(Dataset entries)
============

## src/rtl/core/crc_pkg.sv

```systemverilog
`default_nettype none

package crc_pkg;

  // Field widths
  localparam int CNT_W   = 16;           // sensor count
  localparam int RATIO_W = 8;            // saturated ratio
  localparam int DVD_W   = 23;           // count * 100 fits in 23 bits
  localparam int STEP_W  = $clog2(DVD_W);
  localparam int CFG_W   = 8;            // widest register
  localparam int IDX_W   = 3;            // eight registers

  // Register indexes
  localparam logic [IDX_W-1:0] REG_WHITE_LO    = 3'd0;
  localparam logic [IDX_W-1:0] REG_WHITE_HI    = 3'd1;
  localparam logic [IDX_W-1:0] REG_WHITE_GREEN = 3'd2;
  localparam logic [IDX_W-1:0] REG_BLUE_MIN    = 3'd3;
  localparam logic [IDX_W-1:0] REG_GREEN_MAX   = 3'd4;
  localparam logic [IDX_W-1:0] REG_RED_LO      = 3'd5;
  localparam logic [IDX_W-1:0] REG_RED_HI      = 3'd6;
  localparam logic [IDX_W-1:0] REG_RED_GREEN   = 3'd7;

  // Register reset values
  localparam logic [CFG_W-1:0] RST_WHITE_LO    = 8'd105;
  localparam logic [CFG_W-1:0] RST_WHITE_HI    = 8'd140;
  localparam logic [CFG_W-1:0] RST_WHITE_GREEN = 8'd100;
  localparam logic [CFG_W-1:0] RST_BLUE_MIN    = 8'd140;
  localparam logic [CFG_W-1:0] RST_GREEN_MAX   = 8'd90;
  localparam logic [CFG_W-1:0] RST_RED_LO      = 8'd95;
  localparam logic [CFG_W-1:0] RST_RED_HI      = 8'd105;
  localparam logic [CFG_W-1:0] RST_RED_GREEN   = 8'd105;

  // Filter phases
  localparam logic [1:0] PH_CLEAR = 2'd0;
  localparam logic [1:0] PH_BLUE  = 2'd1;
  localparam logic [1:0] PH_RED   = 2'd2;
  localparam logic [1:0] PH_GREEN = 2'd3;

  // Colour codes
  localparam logic [1:0] COL_RED   = 2'd0;
  localparam logic [1:0] COL_BLUE  = 2'd1;
  localparam logic [1:0] COL_OTHER = 2'd2;

  localparam logic [RATIO_W-1:0] RATIO_MAX = 8'hFF;

  // Request to the shared divider
  typedef struct packed {
    logic             start;
    logic [DVD_W-1:0] dividend;
    logic [CNT_W-1:0] divisor;
  } div_req_t;

  // Divider response: done pulses once, ratio holds until the next start
  typedef struct packed {
    logic               busy;
    logic               done;
    logic [RATIO_W-1:0] ratio;
  } div_rsp_t;

endpackage

`default_nettype wire

```

## src/rtl/core/color_ratio_classifier.sv

```systemverilog
// Channel  Direction  Handshake          Word
// in_      input      in_valid/in_stall  in_sample_count
// out_     output     out_valid/out_stall next selects, decision, colour, four matches
// cfg_     input      cfg_we             cfg_index, cfg_wdata (8 bit registers)
//
// Clear, blue and red counts give their result in the cycle after acceptance.
// The green count runs three 23-step divisions on one restoring divider, each
// through ST_START and ST_WAIT; then ST_EMIT loads the result register when out_free.
// Sync active-low rst_n clears phase, counts bar green, histories; presets registers.
// in_stall is high while a round is computed and while a held result is stalled.
`default_nettype none

module color_ratio_classifier (
  input  wire logic                        clk,
  input  wire logic                        rst_n,
  input  wire logic                        in_valid,
  output logic                             in_stall,
  input  wire logic [crc_pkg::CNT_W-1:0]   in_sample_count,
  output logic                             out_valid,
  input  wire logic                        out_stall,
  output logic                             out_next_select_s2,
  output logic                             out_next_select_s3,
  output logic                             out_decision_valid,
  output logic [1:0]                       out_color_code,
  output logic                             out_white_match,
  output logic                             out_blue_match,
  output logic                             out_green_match,
  output logic                             out_red_match,
  input  wire logic                        cfg_we,
  input  wire logic [crc_pkg::IDX_W-1:0]   cfg_index,
  input  wire logic [crc_pkg::CFG_W-1:0]   cfg_wdata
);
  import crc_pkg::*;

  localparam logic [1:0] ST_IDLE  = 2'd0;
  localparam logic [1:0] ST_START = 2'd1;
  localparam logic [1:0] ST_WAIT  = 2'd2;
  localparam logic [1:0] ST_EMIT  = 2'd3;

  // Configuration registers
  logic [CFG_W-1:0] white_lo_r, white_hi_r, white_green_r, blue_min_r;
  logic [CFG_W-1:0] green_max_r, red_lo_r, red_hi_r, red_green_r;

  always_ff @(posedge clk) begin
    if (!rst_n) begin
      white_lo_r    <= RST_WHITE_LO;
      white_hi_r    <= RST_WHITE_HI;
      white_green_r <= RST_WHITE_GREEN;
      blue_min_r    <= RST_BLUE_MIN;
      green_max_r   <= RST_GREEN_MAX;
      red_lo_r      <= RST_RED_LO;
      red_hi_r      <= RST_RED_HI;
      red_green_r   <= RST_RED_GREEN;
    end else if (cfg_we) begin
      case (cfg_index)
        REG_WHITE_LO:    white_lo_r    <= cfg_wdata;
        REG_WHITE_HI:    white_hi_r    <= cfg_wdata;
        REG_WHITE_GREEN: white_green_r <= cfg_wdata;
        REG_BLUE_MIN:    blue_min_r    <= cfg_wdata;
        REG_GREEN_MAX:   green_max_r   <= cfg_wdata;
        REG_RED_LO:      red_lo_r      <= cfg_wdata;
        REG_RED_HI:      red_hi_r      <= cfg_wdata;
        REG_RED_GREEN:   red_green_r   <= cfg_wdata;
        default: ;
      endcase
    end
  end

  // Sequencer state
  logic [1:0]         state_r;
  logic [1:0]         phase_r;
  logic [1:0]         sel_r;        // 0 blue, 1 red, 2 green ratio
  logic [CNT_W-1:0]   clear_count_r, blue_count_r, red_count_r, green_count_r;
  logic [RATIO_W-1:0] ratio_b_r, ratio_r_r, ratio_g_r;
  logic [3:0]         white_hist_r, blue_hist_r, green_hist_r, red_hist_r;

  // Output register
  logic       out_valid_r;
  logic       out_s2_r, out_s3_r, out_dv_r;
  logic [1:0] out_code_r;
  logic       out_mw_r, out_mb_r, out_mg_r, out_mr_r;

  logic in_acc;
  logic out_free;

  assign out_free = !out_valid_r || !out_stall;
  assign in_stall = (state_r != ST_IDLE) || !out_free;
  assign in_acc   = in_valid && !in_stall;

  // Divider request: selected count times 100 by shift and add
  div_req_t         div_req;
  div_rsp_t         div_rsp;
  logic [CNT_W-1:0] div_count;
  logic [DVD_W-1:0] count_ext;

  always_comb begin
    case (sel_r)
      2'd0:    div_count = blue_count_r;
      2'd1:    div_count = red_count_r;
      default: div_count = green_count_r;
    endcase
  end

  assign count_ext        = DVD_W'(div_count);
  assign div_req.start    = (state_r == ST_START);
  assign div_req.dividend = (count_ext << 6) + (count_ext << 5) + (count_ext << 2);
  assign div_req.divisor  = clear_count_r;

  crc_div u_div (
    .clk   (clk),
    .rst_n (rst_n),
    .req   (div_req),
    .rsp   (div_rsp)
  );

  // Threshold matches on the finished ratios
  logic       m_white, m_blue, m_green, m_red;
  logic [3:0] white_hist_nxt, blue_hist_nxt, green_hist_nxt, red_hist_nxt;
  logic [1:0] code_nxt;

  always_comb begin
    m_white = (ratio_r_r > white_lo_r) && (ratio_r_r < white_hi_r) &&
              (ratio_b_r > white_lo_r) && (ratio_b_r < white_hi_r) &&
              (ratio_g_r < white_green_r);
    m_blue  = (ratio_b_r > blue_min_r) && (ratio_r_r > blue_min_r);
    m_green = (ratio_r_r < green_max_r) && (ratio_b_r < green_max_r);
    m_red   = (ratio_r_r > red_lo_r) && (ratio_r_r < red_hi_r) &&
              (ratio_b_r > red_lo_r) && (ratio_b_r < red_hi_r) &&
              (ratio_g_r < red_green_r);
    white_hist_nxt = {white_hist_r[2:0], m_white};
    blue_hist_nxt  = {blue_hist_r[2:0], m_blue};
    green_hist_nxt = {green_hist_r[2:0], m_green};
    red_hist_nxt   = {red_hist_r[2:0], m_red};
    if (&red_hist_nxt)       code_nxt = COL_RED;
    else if (&blue_hist_nxt) code_nxt = COL_BLUE;
    else                     code_nxt = COL_OTHER;
  end

  // Sequencer and round state
  always_ff @(posedge clk) begin
    if (!rst_n) begin
      state_r       <= ST_IDLE;
      phase_r       <= PH_CLEAR;
      sel_r         <= 2'd0;
      clear_count_r <= '0;
      blue_count_r  <= '0;
      red_count_r   <= '0;
      white_hist_r  <= '0;
      blue_hist_r   <= '0;
      green_hist_r  <= '0;
      red_hist_r    <= '0;
    end else begin
      case (state_r)
        ST_IDLE: begin
          if (in_acc) begin
            phase_r <= phase_r + 2'd1;
            case (phase_r)
              PH_CLEAR: clear_count_r <= in_sample_count;
              PH_BLUE:  blue_count_r  <= in_sample_count;
              PH_RED:   red_count_r   <= in_sample_count;
              default: begin
                green_count_r <= in_sample_count;
                sel_r         <= 2'd0;
                state_r       <= ST_START;
              end
            endcase
          end
        end
        ST_START: state_r <= ST_WAIT;
        ST_WAIT: begin
          if (div_rsp.done) begin
            case (sel_r)
              2'd0:    ratio_b_r <= div_rsp.ratio;
              2'd1:    ratio_r_r <= div_rsp.ratio;
              default: ratio_g_r <= div_rsp.ratio;
            endcase
            sel_r   <= sel_r + 2'd1;
            state_r <= (sel_r == 2'd2) ? ST_EMIT : ST_START;
          end
        end
        ST_EMIT: begin
          if (out_free) begin
            white_hist_r <= white_hist_nxt;
            blue_hist_r  <= blue_hist_nxt;
            green_hist_r <= green_hist_nxt;
            red_hist_r   <= red_hist_nxt;
            state_r      <= ST_IDLE;
          end
        end
        default: state_r <= ST_IDLE;
      endcase
    end
  end

  // Result register
  logic [1:0] ph_next;
  assign ph_next = phase_r + 2'd1;

  always_ff @(posedge clk) begin
    if (!rst_n) begin
      out_valid_r <= 1'b0;
    end else if (in_acc && phase_r != PH_GREEN) begin
      out_valid_r <= 1'b1;
    end else if (state_r == ST_EMIT && out_free) begin
      out_valid_r <= 1'b1;
    end else if (!out_stall) begin
      out_valid_r <= 1'b0;
    end
  end

  always_ff @(posedge clk) begin
    if (in_acc && phase_r != PH_GREEN) begin
      out_s2_r   <= (ph_next == PH_GREEN);
      out_s3_r   <= (ph_next == PH_BLUE) || (ph_next == PH_GREEN);
      out_dv_r   <= 1'b0;
      out_code_r <= COL_RED;
      out_mw_r   <= 1'b0;
      out_mb_r   <= 1'b0;
      out_mg_r   <= 1'b0;
      out_mr_r   <= 1'b0;
    end else if (state_r == ST_EMIT && out_free) begin
      // next filter after green is clear
      out_s2_r   <= 1'b1;
      out_s3_r   <= 1'b0;
      out_dv_r   <= 1'b1;
      out_code_r <= code_nxt;
      out_mw_r   <= m_white;
      out_mb_r   <= m_blue;
      out_mg_r   <= m_green;
      out_mr_r   <= m_red;
    end
  end

  assign out_valid          = out_valid_r;
  assign out_next_select_s2 = out_s2_r;
  assign out_next_select_s3 = out_s3_r;
  assign out_decision_valid = out_dv_r;
  assign out_color_code     = out_code_r;
  assign out_white_match    = out_mw_r;
  assign out_blue_match     = out_mb_r;
  assign out_green_match    = out_mg_r;
  assign out_red_match      = out_mr_r;

  // Checks
  a_decision_on_wrap: assert property (@(posedge clk) disable iff (!rst_n)
    out_valid_r && out_dv_r |-> out_s2_r && !out_s3_r)
    else $error("decision word without a wrap to the clear filter");

  a_green_starts_round: assert property (@(posedge clk) disable iff (!rst_n)
    in_acc && phase_r == PH_GREEN |=> state_r == ST_START && phase_r == PH_CLEAR)
    else $error("green count did not start the ratio round");

  a_div_idle_outside_round: assert property (@(posedge clk) disable iff (!rst_n)
    state_r == ST_IDLE |-> !div_rsp.busy)
    else $error("divider busy while sequencer idle");

  a_code_range: assert property (@(posedge clk) disable iff (!rst_n)
    out_valid_r |-> out_code_r != 2'd3)
    else $error("colour code out of range");

  a_emit_once: assert property (@(posedge clk) disable iff (!rst_n)
    state_r == ST_EMIT && out_free |=> state_r == ST_IDLE && out_valid_r && out_dv_r)
    else $error("round result not loaded");

endmodule

`default_nettype wire

```

## src/rtl/core/crc_div.sv

```systemverilog
`default_nettype none

module crc_div (
  input  wire logic             clk,
  input  wire logic             rst_n,
  input  wire crc_pkg::div_req_t req,
  output crc_pkg::div_rsp_t     rsp
);
  import crc_pkg::*;

  logic              busy_r;
  logic              done_r;
  logic [STEP_W-1:0] step_r;
  logic [DVD_W-1:0]  dvd_r;
  logic [DVD_W-1:0]  quo_r;
  logic [CNT_W-1:0]  rem_r;
  logic [CNT_W-1:0]  dsr_r;

  logic [CNT_W:0]    trial;
  logic [CNT_W:0]    diff;
  logic              fits;

  // One restoring step: bring down the next dividend bit, try the subtract.
  // A zero divisor always fits, so the quotient comes out all ones and saturates.
  assign trial = {rem_r, dvd_r[DVD_W-1]};
  assign diff  = trial - {1'b0, dsr_r};
  assign fits  = (trial >= {1'b0, dsr_r});

  // Control
  always_ff @(posedge clk) begin
    if (!rst_n) begin
      busy_r <= 1'b0;
      done_r <= 1'b0;
      step_r <= '0;
    end else begin
      done_r <= 1'b0;
      if (req.start && !busy_r) begin
        busy_r <= 1'b1;
        step_r <= STEP_W'(DVD_W - 1);
      end else if (busy_r) begin
        step_r <= step_r - 1'b1;
        if (step_r == '0) begin
          busy_r <= 1'b0;
          done_r <= 1'b1;
        end
      end
    end
  end

  // Datapath
  always_ff @(posedge clk) begin
    if (req.start && !busy_r) begin
      dvd_r <= req.dividend;
      dsr_r <= req.divisor;
      rem_r <= '0;
      quo_r <= '0;
    end else if (busy_r) begin
      dvd_r <= {dvd_r[DVD_W-2:0], 1'b0};
      rem_r <= fits ? diff[CNT_W-1:0] : trial[CNT_W-1:0];
      quo_r <= {quo_r[DVD_W-2:0], fits};
    end
  end

  // Saturate anything above eight bits
  assign rsp.busy  = busy_r;
  assign rsp.done  = done_r;
  assign rsp.ratio = (|quo_r[DVD_W-1:RATIO_W]) ? RATIO_MAX : quo_r[RATIO_W-1:0];

endmodule

`default_nettype wire

```

## config.mk

```make
export PLATFORM = sky130hd
export DESIGN_NAME = color_ratio_classifier
export DESIGN_NICKNAME = d
export VERILOG_FILES = /design/src/rtl/core/crc_pkg.sv /design/src/rtl/core/color_ratio_classifier.sv /design/src/rtl/core/crc_div.sv
export SDC_FILE = /design/constraint.sdc
export NUM_CORES = 1
export LEC_CHECK = 0
export ABC_CLOCK_PERIOD_IN_PS = 11800
export BUFFER_PORTS_ARGS = -buffer_cell sky130_fd_sc_hd__buf_4
export CELL_PAD_IN_SITES_DETAIL_PLACEMENT = 0
export CELL_PAD_IN_SITES_GLOBAL_PLACEMENT = 2
export CORE_MARGIN = 2
export CORE_UTILIZATION = 43
export DETAILED_ROUTE_END_ITERATION = 6
export PLACE_DENSITY_LB_ADDON = 0.05
export SYNTH_ARGS = -nofsm -noshare
export SYNTH_HDL_FRONTEND = slang
export SYNTH_SLANG_ARGS = --single-unit
```

## constraint.sdc

```tcl
create_clock -name clk -period 11.8 [get_ports clk]
set_input_delay 0 -clock clk [delete_from_list [all_inputs] [get_ports clk]]
set_output_delay 0 -clock clk [all_outputs]
set_load 0.005 [all_outputs]
```

# Word level (Yosys, flattened, before mapping)
# Index checks and enable logic that the tools add are counted.
# word_totals
regBits	259
inputBits	32
out_inout_bits	11
wordCells	171
# classes
add_sub_neg	6
n_lt_le_gt_ge	15
eq_ne	22
mux	30
n_bitwise	4
n_reduce_logical	57
# ops
cell	n
$lt 8x8->1	8
$gt 8x8->1	6
$mux 23	2
$pmux 16 s2	1
$reduce_and 4->1	8
$add 22x21->23	1
$add 23x18->23	1
$mux 2	10
$reduce_and 2->1	10
$ge 17x16->1	1
$mux 16	1
$sub 16x16->16	1
$reduce_or 15->1	1
$logic_and 1x1->1	14
$eq 3x3->1 const B	4
$mux 1	11
$eq 2x2->1 const B	5
$mux 5	2
$reduce_and 3->1	3
$eq 2x1->1 const B	4
$mux 8	1
$ne 2x2->1 const B	4
$pmux 2 s4	1
$reduce_bool 2->1	4
other kinds (15)	30

# Depth between registers and ports, before layout
# logic_depth
depth_word	8
depth_mapped	18
mapped_depth_nobuf	15

# Cells and area by module
# A second synthesis with hierarchy kept.
# unflattened
hier_cells	1571
hier_area_um2	14421.3
# modules_own_cells
module	n_inst	cells_each	area_each_um2	seq_area_each_um2
color_ratio_classifier	1	1138	10100.9	3903.7
crc_div	1	433	4320.4	2092.0

# Worst setup path before layout
# OpenSTA, ideal clock, no wires.
# synth_path
path_type	flip-flop to flip-flop
startpoint	register sel_r[0]
endpoint	register u_div.dvd_r[19], data pin
setup_ps	261
t_arrival_ps	3577
required_time_ps	11539
setup_slack_ps	7963
path_stages_with_launch	18
n_path_buf	3
synth_period_minus_slack_ps	3837
path_cell_list	dfxtp_1 inv_1 ha_1 clkbuf_1 nor2_1 clkbuf_1 nand2_1 nand2_1 xor2_1 ha_1 a21o_1 ha_1 clkbuf_1 and4_1 a31oi_1 a21oi_1 or2_2 a221o_1
# synth_via
elab_chain_cells	5
elab_cells_between_ends	6
cone_classes	2 x add/sub; 1 x eq/ne; 2 x mux; 1 x reduce/logical
# synth_lines
element	line	rtl
start, declared	color_ratio_classifier.sv:72	logic [1:0] sel_r;
start signal, assigned	color_ratio_classifier.sv:177	sel_r <= sel_r + 2'd1;
$eq 2x1->1 or $logic_not 2->1 (tied branches)	color_ratio_classifier.sv:97	case (sel_r)
$pmux 16 s2 (*)	color_ratio_classifier.sv:97	
$add 22x21->23	color_ratio_classifier.sv:106	assign div_req.dividend = (count_ext << 6) + (count_ext << 5) + (count_ext << 2);
$add 23x18->23 (*)	color_ratio_classifier.sv:106	
$mux 23 (*)	crc_div.sv:52	if (req.start && !busy_r) begin
end signal, assigned	crc_div.sv:53	dvd_r <= req.dividend;
end signal, assigned	crc_div.sv:58	dvd_r <= {dvd_r[DVD_W-2:0], 1'b0};
end, declared	crc_div.sv:14	logic [DVD_W-1:0] dvd_r;
# Every way passes the cells marked *; elsewhere a longest branch is shown, timed or not.
# A chain may end at the register's enable or synchronous reset.

# Worst setup path in the final report
# Same ends and word-level chain as after synthesis.

==> out/results.txt <==
Number of flops mapped to enable cells by yosys: 79
Final ANT Viol Nets: 0
Final HPWL DP: 27,400 um
Vias/cell: 5.48
Final Hold Vio Count: 0
Result of the run: completed
CP startpoint kind: register
R2R cell count: 13
Hold endpoint: green_count_r[6]
GRT Resource Usage Total: 23.1%
Finished Layout Cells: 2,011
Hold path start: in_sample_count[6]
Final setup viols: 0
Maximum clock rate: 207 MHz
Tmin final: 4.83 ns
Num rows: 65
#FFs+latches synth: 257
Synth-to-Final Area Change: 14.0%
Clk pin slew, worst setup/hold paths: 0.06 ns
Post-Route Setup TNS: 0 ns
Most frequent cells in the layout: nand2_1 (308), dfxtp_1 (178), ha_1 (161)
Dpl ws: 6.93 ns
Total inserted antenna cells: 0
Fraction of the mapped netlist area in adder cells: 14.8%
R2R setup slack: 6.97 ns
R2R Path End: u_div.dvd_r[19]
Async set-reset flop share out of synthesis: 0%
GRT overflow: 0
Sink Count: 257
Mux cell area share after synthesis: 0.144%
Total CTS buffers: 30
Routability cong.: 0.825
Die Ht: 184 um
Clock Skew: 0.0105 ns
Tcrit/Tclk final: 40.9%
Crit. End Element: register
Largest family of logic cells by synthesized area: compound AO/OA/AOI/OAI gates
Worst hold slack: 0.245 ns
Compound-Gate Fraction of Synth Area: 18.5%
Ys flop type: dfxtp_1
Worst rel slew slack: 26.1%
Crit-path max FO: 18
Final Max Tran Viols: 0
Post-synthesis cell type count: 67
Mapped Cells: 1,540
Share of layout cells above drive strength 1: 7.27%
Initial antenna violation count: 0
Max-cap check violation count: 0
Routed vias: 11,000
DR iter-0 viols: 632
Least-Margin Pin Slew: 1.10 ns
Routed WL: 38,700 um
I/O Buffers: 42
Pwr per Cell Area: 142 nW/um^2
Launch point of the worst reg-to-reg path: sel_r[0]
Maximum VDD drop: 106 uV
CTS tree: yes
Largest buffer count on any clock path: 3
Hold Path Depth: 2
Nets: 1,780
Drc violations: 0
Root buffer cell: clkbuf_16
Vias in the first global route: 10,800
Sequential-to-total area share from yosys stat: 42.8%
H-tree Lvls: 1
XOR/XNOR share of the synthesized area: 2.15%
Post-Syn Nets: 1,735
Drt pass-1 iters: 5
Die area: 33,700 um^2
Die width: 184 um
Placed Cells incl. Taps: 1,924
YS warnings: 0
Starting Density: 43.9%
RSZ-0062 raised after global routing: false
Commonest non-fill, non-tap cell in the layout: nand2_1
Core area: 31,600 um^2
First-pass GRT wire length: 60,800 um
Largest net degree at the start of global routing: 54
Ports: 43
Fin worst setup slack: 6.97 ns
WS Path Type: register to register
Hold Crit Class: input pin to register
Leakage: 6.68 nW
Required time of the worst setup path: 12.10 ns
Simple-gate share of the synthesized area: 16.9%
WP data arrival: 5.13 ns
Routed WL per cell: 19.3 um
Average size of a mapped cell: 9.01 um^2
Synthesized area: 13,900 um^2
Clock latency on the worst-skew pair: 0.55 ns
[routing by layer]
layer | vias to the layer above | routed length, um | part of all wire [%] | GRT usage (%)
li1 | 5594 | - | - | -
met1 | 5167 | 17300 | 45 | 29.0
met2 | 194 | 18900 | 49 | 41.5
met3 | 65 | 1280 | 3.3 | 2.81
met4 | 0 | 1210 | 3.1 | 7.10
met5 | - | 0 | 0 | 0
[worst max-delay path, stage by stage (launching register included)]
cell and delay (ns):
dfxtp_1 0.37, inv_1 0.08, ha_1 0.43, nor2_1 0.87, a21oi_1 0.37, xor2_1 0.25, ha_1 0.35, ha_1 0.33
a211oi_1 0.31, nor2_1 0.13, a31oi_1 0.32, a21oi_1 0.16, or2_2 0.33, a221o_1 0.29
[per-stage QoR]
stage	total power [mW]	util [%]	area, um^2
after floorplan	1.22	-	13900
after global placement	1.30	45.8	14500
after detailed placement	1.30	45.8	14500
after CTS	2.28	50.0	15800
after global routing	2.35	50.0	15800
final	2.25	50.0	15800
[worst max path at each step]
| stage | from | to | slack [ns] | cells after the start |
|---|---|---|---|---|
| detailed placement | sel_r[0] | u_div.dvd_r[19] | 6.93 | 13 |
| finish | sel_r[0] | u_div.dvd_r[19] | 6.97 | 13 |
| floorplan | sel_r[0] | u_div.dvd_r[19] | 7.96 | 17 |
| global placement | sel_r[0] | u_div.dvd_r[19] | 7.02 | 13 |
| global route | sel_r[0] | u_div.dvd_r[19] | 6.53 | 13 |
| CTS | sel_r[0] | u_div.dvd_r[19] | 6.91 | 13 |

============

▶ [Aim of the task]
Say how many lines of the data include the word "fits". Respond with the number alone.

▶ [Exercise output]
6